(Fe$_{1-x}$Ni$_{x}$)$_{5}$GeTe$_{2}$: an antiferromagnetic triangular Ising lattice with itinerant magnetism

TL;DR

This study uses first-principles calculations to model the magnetic properties of Fe$_{1-x}$Ni$_{x}$GeTe$_{2}$, revealing how Ni doping influences antiferromagnetic interactions and enhances the Curie temperature, suggesting potential for high-temperature 2D ferromagnetism.

Contribution

It introduces a combined Ising and Heisenberg-Landau model to explain magnetic superstructures and doping effects in Fe$_{5}$GeTe$_{2}$ and Ni-doped variants, providing new insights into their magnetic behavior.

Findings

Ni doping increases the Curie temperature to 478 K.

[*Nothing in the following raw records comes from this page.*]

[src/rtl/load_store_unit_pkg.sv]
// Shared types, funct3 codes and access legality helpers for the load/store unit.
package load_store_unit_pkg;

    typedef enum logic [1:0] {
        ST_IDLE = 2'b00,
        ST_REQ  = 2'b01,
        ST_WAIT = 2'b10,
        ST_DONE = 2'b11
    } lsu_state_t;

    typedef enum logic [1:0] {
        CAUSE_NONE       = 2'b00,
        CAUSE_MISALIGNED = 2'b01,
        CAUSE_TIMEOUT    = 2'b10,
        CAUSE_ILLEGAL    = 2'b11
    } fault_cause_t;

    // Store encodings SB/SH/SW share the LB/LH/LW codes.
    localparam logic [2:0] F3_LB  = 3'b000;
    localparam logic [2:0] F3_LH  = 3'b001;
    localparam logic [2:0] F3_LW  = 3'b010;
    localparam logic [2:0] F3_LBU = 3'b100;
    localparam logic [2:0] F3_LHU = 3'b101;

    function automatic logic is_illegal(input logic [2:0] funct3, input logic write);
        logic result;
        case (funct3)
            F3_LB, F3_LH, F3_LW: result = 1'b0;
            F3_LBU, F3_LHU:      result = write;
            default:             result = 1'b1;
        endcase
        return result;
    endfunction

    function automatic logic is_misaligned(input logic [2:0] funct3, input logic [1:0] offset);
        logic result;
        case (funct3)
            F3_LH, F3_LHU: result = offset[0];
            F3_LW:         result = (offset != 2'b00);
            default:       result = 1'b0;
        endcase
        return result;
    endfunction

endpackage

[src/rtl/load_store_unit_if.sv]
// Data-memory request/response bus between the load/store unit and memory.
interface load_store_unit_if;
    logic        mem_valid;
    logic        mem_ready;
    logic        mem_we;
    logic [3:0]  mem_be;
    logic [31:0] mem_address;
    logic [31:0] mem_wdata;
    logic        mem_rvalid;
    logic [31:0] mem_rdata;

    modport master (
        output mem_valid, mem_we, mem_be, mem_address, mem_wdata,
        input  mem_ready, mem_rvalid, mem_rdata
    );

    modport slave (
        input  mem_valid, mem_we, mem_be, mem_address, mem_wdata,
        output mem_ready, mem_rvalid, mem_rdata
    );
endinterface

[src/rtl/load_store_unit_load_extender.sv]
// Selects the addressed byte/halfword of a read word and sign- or zero-extends it.
module load_extender
    import load_store_unit_pkg::*;
(
    input  logic [2:0]  funct3,
    input  logic [1:0]  offset,
    input  logic [31:0] rdata,
    output logic [31:0] data
);
    logic [7:0]  lanes [4];
    logic [7:0]  byte_sel;
    logic [15:0] half_sel;

    genvar gi;
    generate
        for (gi = 0; gi < 4; gi++) begin : g_lane
            assign lanes[gi] = rdata[8*gi +: 8];
        end
    endgenerate

    assign byte_sel = lanes[offset];
    assign half_sel = offset[1] ? rdata[31:16] : rdata[15:0];

    always_comb begin
        data = rdata;
        case (funct3)
            F3_LB:   data = {{24{byte_sel[7]}}, byte_sel};
            F3_LBU:  data = {24'h000000, byte_sel};
            F3_LH:   data = {{16{half_sel[15]}}, half_sel};
            F3_LHU:  data = {16'h0000, half_sel};
            default: data = rdata;
        endcase
    end
endmodule

[src/rtl/load_store_unit.sv]
// RV32I load/store unit: validates the access, runs one memory transaction
// with a timeout, and returns the extended load result in a one-cycle DONE slot.
module load_store_unit
    import load_store_unit_pkg::*;
#(
    parameter int TIMEOUT_CYCLES = 255
) (
    input  logic              clk,
    input  logic              reset_n,
    input  logic              req_valid,
    input  logic              req_write,
    input  logic [2:0]        req_funct3,
    input  logic [31:0]       req_address,
    input  logic [31:0]       req_wdata,
    output logic              stall,
    output logic [31:0]       rsp_rdata,
    output logic              fault,
    output logic [1:0]        fault_cause,
    load_store_unit_if.master bus
);
    localparam logic [7:0] TIMEOUT_LAST = 8'(TIMEOUT_CYCLES - 1);

    lsu_state_t   state_reg, state_next;
    fault_cause_t cause_reg, cause_next;
    logic [31:0]  addr_reg, wdata_reg, rsp_rdata_reg;
    logic [2:0]   funct3_reg;
    logic         write_reg;
    logic [7:0]   cnt_reg;
    logic         load_ok, timeout_hit, accept, enter_done;
    logic [3:0]   be_calc;
    logic [31:0]  store_data, ext_data;

    load_extender u_load_extender (
        .funct3 (funct3_reg),
        .offset (addr_reg[1:0]),
        .rdata  (bus.mem_rdata),
        .data   (ext_data)
    );

    always_ff @(posedge clk) begin
        if (!reset_n) state_reg <= ST_IDLE;
        else          state_reg <= state_next;
    end

    assign timeout_hit = (cnt_reg >= TIMEOUT_LAST);

    always_comb begin
        state_next = state_reg;
        cause_next = CAUSE_NONE;
        load_ok    = 1'b0;
        case (state_reg)
            ST_IDLE: begin
                if (req_valid) begin
                    if (is_illegal(req_funct3, req_write)) begin
                        state_next = ST_DONE;
                        cause_next = CAUSE_ILLEGAL;
                    end else if (is_misaligned(req_funct3, req_address[1:0])) begin
                        state_next = ST_DONE;
                        cause_next = CAUSE_MISALIGNED;
                    end else begin
                        state_next = ST_REQ;
                    end
                end
            end
            ST_REQ: begin
                if (bus.mem_ready) begin
                    if (write_reg) begin
                        state_next = ST_DONE;
                    end else if (bus.mem_rvalid) begin
                        state_next = ST_DONE;
                        load_ok    = 1'b1;
                    end else begin
                        state_next = ST_WAIT;
                    end
                end else if (timeout_hit) begin
                    state_next = ST_DONE;
                    cause_next = CAUSE_TIMEOUT;
                end
            end
            ST_WAIT: begin
                if (bus.mem_rvalid) begin
                    state_next = ST_DONE;
                    load_ok    = 1'b1;
                end else if (timeout_hit) begin
                    state_next = ST_DONE;
                    cause_next = CAUSE_TIMEOUT;
                end
            end
            default: state_next = ST_IDLE;
        endcase
    end

    assign accept     = (state_reg == ST_IDLE) && (state_next == ST_REQ);
    assign enter_done = (state_reg != ST_DONE) && (state_next == ST_DONE);

    // Result is latched on the way into DONE; anything but a completed load reads as zero.
    always_ff @(posedge clk) begin
        if (!reset_n) begin
            addr_reg      <= '0;
            wdata_reg     <= '0;
            funct3_reg    <= '0;
            write_reg     <= 1'b0;
            cnt_reg       <= '0;
            rsp_rdata_reg <= '0;
            cause_reg     <= CAUSE_NONE;
        end else begin
            if (accept) begin
                addr_reg   <= req_address;
                wdata_reg  <= req_wdata;
                funct3_reg <= req_funct3;
                write_reg  <= req_write;
                cnt_reg    <= '0;
            end else if (state_reg == ST_REQ || state_reg == ST_WAIT) begin
                cnt_reg <= cnt_reg + 8'd1;
            end
            if (enter_done) begin
                cause_reg     <= cause_next;
                rsp_rdata_reg <= load_ok ? ext_data : '0;
            end
        end
    end

    always_comb begin
        be_calc    = 4'b1111;
        store_data = wdata_reg;
        if (write_reg) begin
            case (funct3_reg)
                F3_LB: begin
                    be_calc    = 4'b0001 << addr_reg[1:0];
                    store_data = {4{wdata_reg[7:0]}};
                end
                F3_LH: begin
                    be_calc    = addr_reg[1] ? 4'b1100 : 4'b0011;
                    store_data = {2{wdata_reg[15:0]}};
                end
                default: ;
            endcase
        end
    end

    always_comb begin
        bus.mem_valid   = 1'b0;
        bus.mem_we      = 1'b0;
        bus.mem_be      = 4'b0000;
        bus.mem_address = {addr_reg[31:2], 2'b00};
        bus.mem_wdata   = store_data;
        fault           = 1'b0;
        fault_cause     = CAUSE_NONE;
        if (state_reg == ST_REQ) begin
            bus.mem_valid = 1'b1;
            bus.mem_we    = write_reg;
            bus.mem_be    = be_calc;
        end
        if (state_reg == ST_DONE) begin
            fault_cause = cause_reg;
            fault       = (cause_reg != CAUSE_NONE);
        end
    end

    assign stall     = req_valid && (state_reg != ST_DONE);
    assign rsp_rdata = rsp_rdata_reg;
endmodule

[src/flat_wrapper.sv]
// flat-port wrapper written by rule: the top's interface ports become plain ports
module load_store_unit_flat import load_store_unit_pkg::*;
#(
    parameter int TIMEOUT_CYCLES = 255
)
  (clk, reset_n, req_valid, req_write, req_funct3, req_address, req_wdata, stall, rsp_rdata, fault, fault_cause, bus_mem_valid, bus_mem_we, bus_mem_be, bus_mem_address, bus_mem_wdata, bus_mem_ready, bus_mem_rvalid, bus_mem_rdata);
  load_store_unit_if bus_i ();
  input  logic clk;
  input  logic reset_n;
  input  logic req_valid;
  input  logic req_write;
  input  logic [2:0] req_funct3;
  input  logic [31:0] req_address;
  input  logic [31:0] req_wdata;
  output logic stall;
  output logic [31:0] rsp_rdata;
  output logic fault;
  output logic [1:0] fault_cause;
  output wire logic [$bits(bus_i.mem_valid)-1:0] bus_mem_valid;
  output wire logic [$bits(bus_i.mem_we)-1:0] bus_mem_we;
  output wire logic [$bits(bus_i.mem_be)-1:0] bus_mem_be;
  output wire logic [$bits(bus_i.mem_address)-1:0] bus_mem_address;
  output wire logic [$bits(bus_i.mem_wdata)-1:0] bus_mem_wdata;
  input wire logic [$bits(bus_i.mem_ready)-1:0] bus_mem_ready;
  input wire logic [$bits(bus_i.mem_rvalid)-1:0] bus_mem_rvalid;
  input wire logic [$bits(bus_i.mem_rdata)-1:0] bus_mem_rdata;
  assign bus_mem_valid = bus_i.mem_valid;
  assign bus_mem_we = bus_i.mem_we;
  assign bus_mem_be = bus_i.mem_be;
  assign bus_mem_address = bus_i.mem_address;
  assign bus_mem_wdata = bus_i.mem_wdata;
  assign bus_i.mem_ready = bus_mem_ready;
  assign bus_i.mem_rvalid = bus_mem_rvalid;
  assign bus_i.mem_rdata = bus_mem_rdata;
  load_store_unit #(.TIMEOUT_CYCLES(TIMEOUT_CYCLES)) u_core (.clk(clk), .reset_n(reset_n), .req_valid(req_valid), .req_write(req_write), .req_funct3(req_funct3), .req_address(req_address), .req_wdata(req_wdata), .stall(stall), .rsp_rdata(rsp_rdata), .fault(fault), .fault_cause(fault_cause), .bus(bus_i));
endmodule
[config.mk]
export PLATFORM = sky130hd
export DESIGN_NAME = load_store_unit_flat
export DESIGN_NICKNAME = d
export VERILOG_FILES = /design/src/rtl/load_store_unit_pkg.sv /design/src/rtl/load_store_unit_if.sv /design/src/rtl/load_store_unit_load_extender.sv /design/src/rtl/load_store_unit.sv /design/src/flat_wrapper.sv
export SDC_FILE = /design/constraint.sdc
export NUM_CORES = 1
export LEC_CHECK = 0
export CAP_MARGIN = 20
export CELL_PAD_IN_SITES_DETAIL_PLACEMENT = 1
export CELL_PAD_IN_SITES_GLOBAL_PLACEMENT = 1
export CORE_ASPECT_RATIO = 1.75
export CORE_MARGIN = 8
export CORE_UTILIZATION = 33
export CTS_CLUSTER_SIZE = 30
export DETAILED_ROUTE_END_ITERATION = 12
export PLACE_DENSITY = 0.9
export SYNTH_ARGS = -nofsm -noshare
export SYNTH_HDL_FRONTEND = slang
export SYNTH_SLANG_ARGS = --single-unit
[constraint.sdc]
create_clock -name clk -period 3.1 [get_ports clk]
set_input_delay 0.465 -clock clk [delete_from_list [all_inputs] [get_ports clk]]
set_output_delay 0.465 -clock clk [all_outputs]
set_load 0.02 [all_outputs]
==> After elaboration in Yosys (flattened, before gate mapping) <==
Cells that the tools add are included.
{ "totals": {"elab_cells": 83, "regBits": 112, "output_inout_bits": 106} }
{ "classes": {"order_cmp": 2, "n_mux": 43, "n_eq_ne": 13, "add_sub_neg": 1, "shifts": 1, "reduce_logical": 13, "n_bitwise": 2} }
{ "ops": {"columns": ["op", "count"], "rows": [
  ["one-hot mux 32 bit (4 select lines)", 1],
  ["two-way mux 32 bit", 2],
  ["one-hot mux 32 bit (2 select lines)", 1],
  ["two-way mux 2 bit", 13],
  ["binary-select mux 8 bit (select 2 bit)", 1],
  ["two-way mux 16 bit", 1],
  ["two-way mux 8 bit", 2],
  ["two-way mux 1 bit", 13],
  ["equality test 3 bit, second input constant", 4],
  ["two-way mux 4 bit", 3],
  ["one-hot mux 2 bit (3 select lines)", 2],
  ["adder 8 x 1 -> 8 bit, second input constant", 1],
  ["greater-or-equal comparator 8 bit, second input constant", 1],
  ["one-hot mux 4 bit (2 select lines)", 1],
  ["equality test 2 bit, second input constant", 3],
  ["equality test 3 x 1 -> 1 bit, second input constant", 2],
  ["logical NOT 3 bit", 2],
  ["one-hot mux 1 bit (2 select lines)", 3],
  ["OR reduction 2 bit", 3],
  ["equality test 2 x 1 -> 1 bit, second input constant", 2],
  ["nonzero test 2 bit", 2],
  ["<< shifter 1 x 2 -> 4 bit, first input constant", 1],
  ["equality test 3 x 2 -> 1 bit, second input constant", 1],
  ["greater-or-equal comparator 3 bit, second input constant", 1],
  ["7 further kinds", 9]
]} }

==> Logic depth before layout (Yosys ltp) <==
Gate-level depths: netlist of run 1.
{ "depth": {"word_depth": 15, "mapped_depth": 9, "mapped_depth_nobuf": 7} }

==> Cells and area by module <==
From an unflattened synthesis of run 1, not the netlist that was laid out.
{ "unflattened": {"hier_cells": 758, "hier_area_um2": 6134.6} }
{ "by_module_without_submodules": {"columns": ["mod", "cells_per_inst", "area_per_inst_um2", "n_inst"], "rows": [
  ["load_store_unit", 649, 5506.5, 1],
  ["load_extender", 109, 628.1, 1]
]} }

==> Least setup slack after synthesis of run 1 <==
OpenSTA, ideal clock, no wires.
{ "synth_path": {"path_type": "register to register", "start": "register u_core.state_reg[1]", "end": "register u_core.addr_reg[0]", "required_ps": 3028, "arrival_ps": 2366, "setup_ps": 72, "slack_ps": 662, "n_path_buf": 3, "path_stages_with_launch": 10, "period_less_slack_ps": 2438, "path_cell_list": "dfxtp_1 inv_1 ha_1 clkbuf_1 o21a_1 a2111o_1 nor4b_4 buf_6 buf_6 mux2i_1"} }
{ "synth_via": {"elab_chain_len": 5} }
{ "synth_rtl": {"columns": ["element", "line_no", "text"], "rows": [
  ["start, declared", "load_store_unit.sv:23", "lsu_state_t state_reg, state_next;"],
  ["start signal, assigned", "load_store_unit.sv:42", "else state_reg <= state_next;"],
  ["two-way mux 2 bit", "load_store_unit.sv:75, load_store_unit.sv:84", null],
  ["two-way mux 2 bit, on equally long branches", "load_store_unit.sv:81, load_store_unit.sv:66", null],
  ["one-hot mux 2 bit (3 select lines)", "load_store_unit.sv:51", "case (state_reg)"],
  ["equality test 2 x 1 -> 1 bit", "load_store_unit.sv:93", "assign accept = (state_reg == ST_IDLE) && (state_next == ST_REQ);"],
  ["logical AND 1 bit *", "load_store_unit.sv:93", null],
  ["end signal, assigned", "load_store_unit.sv:108", "addr_reg <= req_address;"],
  ["end, declared", "load_store_unit.sv:25", "logic [31:0] addr_reg, wdata_reg, rsp_rdata_reg;"]
]} }
Every way passes the cells marked *; elsewhere a longest branch is shown, timed or not.
A chain may end at the register's enable or synchronous reset.

==> Worst setup path in the final report of run 1 <==
{ "layout_path": {"start": "register u_core.write_reg", "end": "output port bus_mem_wdata[23]"} }
{ "layout_via": {"elab_chain_len": 1} }
{ "layout_rtl": {"columns": ["element", "line_no", "text"], "rows": [
  ["start, declared", "load_store_unit.sv:27", "logic write_reg;"],
  ["start signal, assigned", "load_store_unit.sv:111", "write_reg <= req_write;"],
  ["two-way mux 32 bit", "load_store_unit.sv:126", "if (write_reg) begin"],
  ["end, declared", "flat_wrapper.sv:23", "output wire logic [$bits(bus_i.mem_wdata)-1:0] bus_mem_wdata;"]
]} }
Every way passes these cells.

==> results of run 1 <==
routing by layer:
layer / wire length [µm] / vias up
li1: - / 2630
met2: 10700 / 203
met4: 877 / 2
met1: 7402 / 2605
met3: 1435 / 43
met5: 13 / -
area by class of cell:
cell class / instances / area, µm² / share of cell area, %
clock inverter: 5 / 65.06 / 0.7784
timing repair buffer: 221 / 2215 / 26.50
antenna: 2 / 5.005 / 0.05988
multi-input combinational: 486 / 3256 / 38.95
sequential: 112 / 2242 / 26.83
inverter: 12 / 45.04 / 0.5389
tap: 238 / 297.8 / 3.563
clock buffer: 11 / 232.7 / 2.784
cells in the final DEF (no fill, tap or decap), drive strengths merged, types with 3 or more instances in the layout:
master / n
a21boi: 3
a21o: 9
a21oi: 14
a222oi: 3
a22o: 11
a22oi: 9
and2: 4
buf: 14
clkbuf: 11
clkdlybuf4s50: 207
clkinv: 3
dfxtp: 112
ha: 8
inv: 13
mux2: 21
mux2i: 109
nand2: 181
nand2b: 5
nand4: 3
nor2: 16
nor2b: 7
nor3: 3
nor3b: 9
o211ai: 3
o21a: 4
o21ai: 26
xnor2: 4
xor2: 3
cell families (layout without fill, tap and decap cells):
family | count (synthesis) | count (layout) | share of synthesized area (%)
XOR/XNOR | 7 | 7 | 1.007
flip-flops | 112 | 112 | 36.82
buffers and inverters | 105 | 249 | 9.800
AND/OR/NAND/NOR | 237 | 237 | 16.70
adder cells (fa/ha/maj) | 8 | 8 | 1.644
other | 1 | 4 | 0.06158
multiplexers | 132 | 132 | 22.54
AO/OA/AOI/OAI | 100 | 100 | 11.42
power groups by stage:
stage               combinational (mW)  sequential, mW  clock (mW)
floorplan                         2.72            2.01           0
global placement                  3.74            2.08           0
detailed placement                3.82            2.10           0
CTS                               3.83            2.07        1.23
global route                      4.04            2.12        1.30
finish                            3.79            2.07        1.20
critical path: stages (launching register included):
cell,delay [ns]
dfxtp_1,0.46
and3_1,0.31
buf_4,0.33
mux2_2,0.39
clkdlybuf4s50_1,0.57
path summary, 6_finish.rpt:
kind	startpoint	end	slack (ns)	depth (start not counted)
worst min-delay path	u_core.addr_reg[13]	u_core.addr_reg[13]	0.46	2
worst min register to register	u_core.addr_reg[13]	u_core.addr_reg[13]	0.46	2
worst max register to register	u_core.state_reg[1]	u_core.wdata_reg[20]	0.43	7
worst max-delay path	u_core.write_reg	bus_mem_wdata[23]	0.22	4
metrics by stage:
stage	worst slack [ns]	hold slack, ns
6_report	0.2210	0.4583
3_5_place_dp	0.2383	0.4482
2_1_floorplan	0.6620	0.4301
4_1_cts	0.1734	0.4611
3_3_place_gp	0.3300	0.4397
5_1_grt	0.1252	0.4740
==> flow_summary_export.csv, run 1 <==
group,metric,value,unit
run_status,status,"finished, final reports clean",
final_layout,utilization,45.59,%
critical_path,cp_max_fo,24,
synth,synth_seq_cells,112,
power_and_ir_drop,swShare,40.49,%
place,dp_cells,1069,
die,die_width,118.7,µm
clock_tree,cts_tree,"yes",
route,vias_per_cell,5.044,
timing,slew_viol_final,0,
clock_tree,cts_htree_levels,3,
power_and_ir_drop,switching_power,2.857,mW
grt,overflow,0,
die,rows,66,
timing,finClkSkew,0.01471,ns
route,route.detailed.drc,0,
timing,finalHoldViolations,0,
synth,yosysSeqAreaShare,36.82,%
die,pin_count,211,
route,ant_nets,0,
synth,synth_top_area_share,36.82,%
timing,max_slew.worst_pin.slew,0.8687,ns
power_and_ir_drop,p_per_area,844.3,nW/µm²
power_and_ir_drop,pwr-share-seq,29.3,%
run,max-cap-violations,0,
clock_tree,cts_root_buf,"clkbuf_16",
timing,setup_tns,0,ns
synth,synth.cell_area,6090,µm²
power_and_ir_drop,p_leak,2.992,nW
grt,grt_first_pass_wirelength,32060,µm
place,dpl_cell_area,8055,µm²
power_and_ir_drop,ir_drop,0.4840,mV
route,dr.pass1.iters,4,
die,start_util,33.22,%
clock_tree,clk_path_buf_depth,2,
clock_tree,cts.clk_slew.worst_paths,0.08,ns
grt,grt.met1_usage,16.88,%
critical_path,crit_required,2.63,ns
clock_tree,clkLatencyLatePin,0.35,ns
route,drt_wl_total,20430,µm
route,dr_total_vias,5483,
clock_tree,cts_setup_buffers,0,
synth,synthArstFlopShare,0,%
final_layout,syn2layout_area_growth,37.25,%
place,numPortBuffers,208,
grt,gr-usage-met2,32.17,%
critical_path,crit_arrival,2.41,ns
grt,antenna_found_initial,3,
synth,ys_warn_count,0,
timing,period_share,92.87,%
final_layout,drive_above_1_share,6.612,%
synth,synthMostInstantiatedCell,"nand2_1",
place,dp_hpwl,15550,µm
timing,fin_crit,2.879,ns
synth,synth_area_leaders,"dfxtp_1 (37%), mux2i_1 (18%), nand2_1 (11%)",
synth,avgSynthCellArea,8.675,µm²
die,die-area,23230,µm²
route,wire_per_inst,18.79,µm
power_and_ir_drop,pwr-share-comb,53.7,%
final_layout,n_fill_cell,2129,
synth,yosysUniqueCellTypes,51,
final_layout,final-instance-count-excl-fill,1087,
synth,synth-main-ff-cell,"dfxtp_1",
grt,top_usage_layer,"met2",
hold_path,hp-class,"register to register",
final_layout,stdcell_area,8358,µm²
power_and_ir_drop,pwr-share-clk,17.0,%
synth,synthTopCellsByCount,"nand2_1 (181), dfxtp_1 (112), mux2i_1 (109), buf_4 (42), clkbuf_1 (39)",
critical_path,worst_setup_path_end_kind,"primary output",
route,first_iter_violations,316,
die,fp.coreArea,18330,µm²
clock_tree,cts_resized,0,
synth,yosysTopAreaCell,"dfxtp_1",
clock_tree,cts_hold_buffers,0,
timing,finalSetupViolations,0,
grt,grt_use_total,17.19,%
timing,fmax,347.3,MHz
final_layout,fin_nets,955,
grt,use_met3,4.865,%
power_and_ir_drop,intPower,4.200,mW
synth,synth_edf_count,0,
grt,grt_pass1_vias,5811,
critical_path,crit_type,"register to primary output",
clock_tree,numCtsBuffers,9,
timing,rsz0062_at_grt,"false",
synth,synth_cells,702,
die,die_h,195.7,µm
clock_tree,clock_sinks,112,
critical_path,critPathLaunchType,"register",
power_and_ir_drop,p_total,7.057,mW
place,place.gp.congestion,0.8035,
grt,grt_max_degree,183,
timing,worst_slew_margin_rel,42.08,%
No activity file was read; power rests on OpenSTA's default activity.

Low doping levels preserve the magnetic phase diagram of monolayer and bulk.

Frustrated magnetic interactions drive the enhanced magnetism with doping.

Abstract

Based on first-principles calculations, an antiferromagnetic Ising model on a triangular lattice has been proposed to interpret the order of Fe$(1)$-Ge pairs and the formation of $\sqrt{3}$ $\times $ $\sqrt{3}$ superstructures in the Fe$_5$GeTe$_2$ (F5GT), as well as to predict the existence of similar superstructures in Ni doped F5GT (Ni-F5GT). Our study suggests that F5GT systems may be considered as a structural realization of the well known antiferromagnetic Ising model on a triangular lattice. Based on the superstructures, a Heisenberg-Landau Hamiltonian, taking into account both Heisenberg interactions and longitudinal spin fluctuations, is implemented to describe magnetism in both F5GT and Ni-F5GT. We unveil that frustrated magnetic interactions associated with Fe(1), tuned by a tiny Ni doping ($x \leq 0.2 $), is responsible for the experimentally observed enhancement of the $T_c$ to 478 K in Ni-F5GT. Our calculations show that at low doping levels, monolayer Ni-F5GT has almost the same magnetic phase diagram as that of the bulk, which indicates a pervasive beyond room temperature ferromagnetism in this Ni doped two-dimensional system.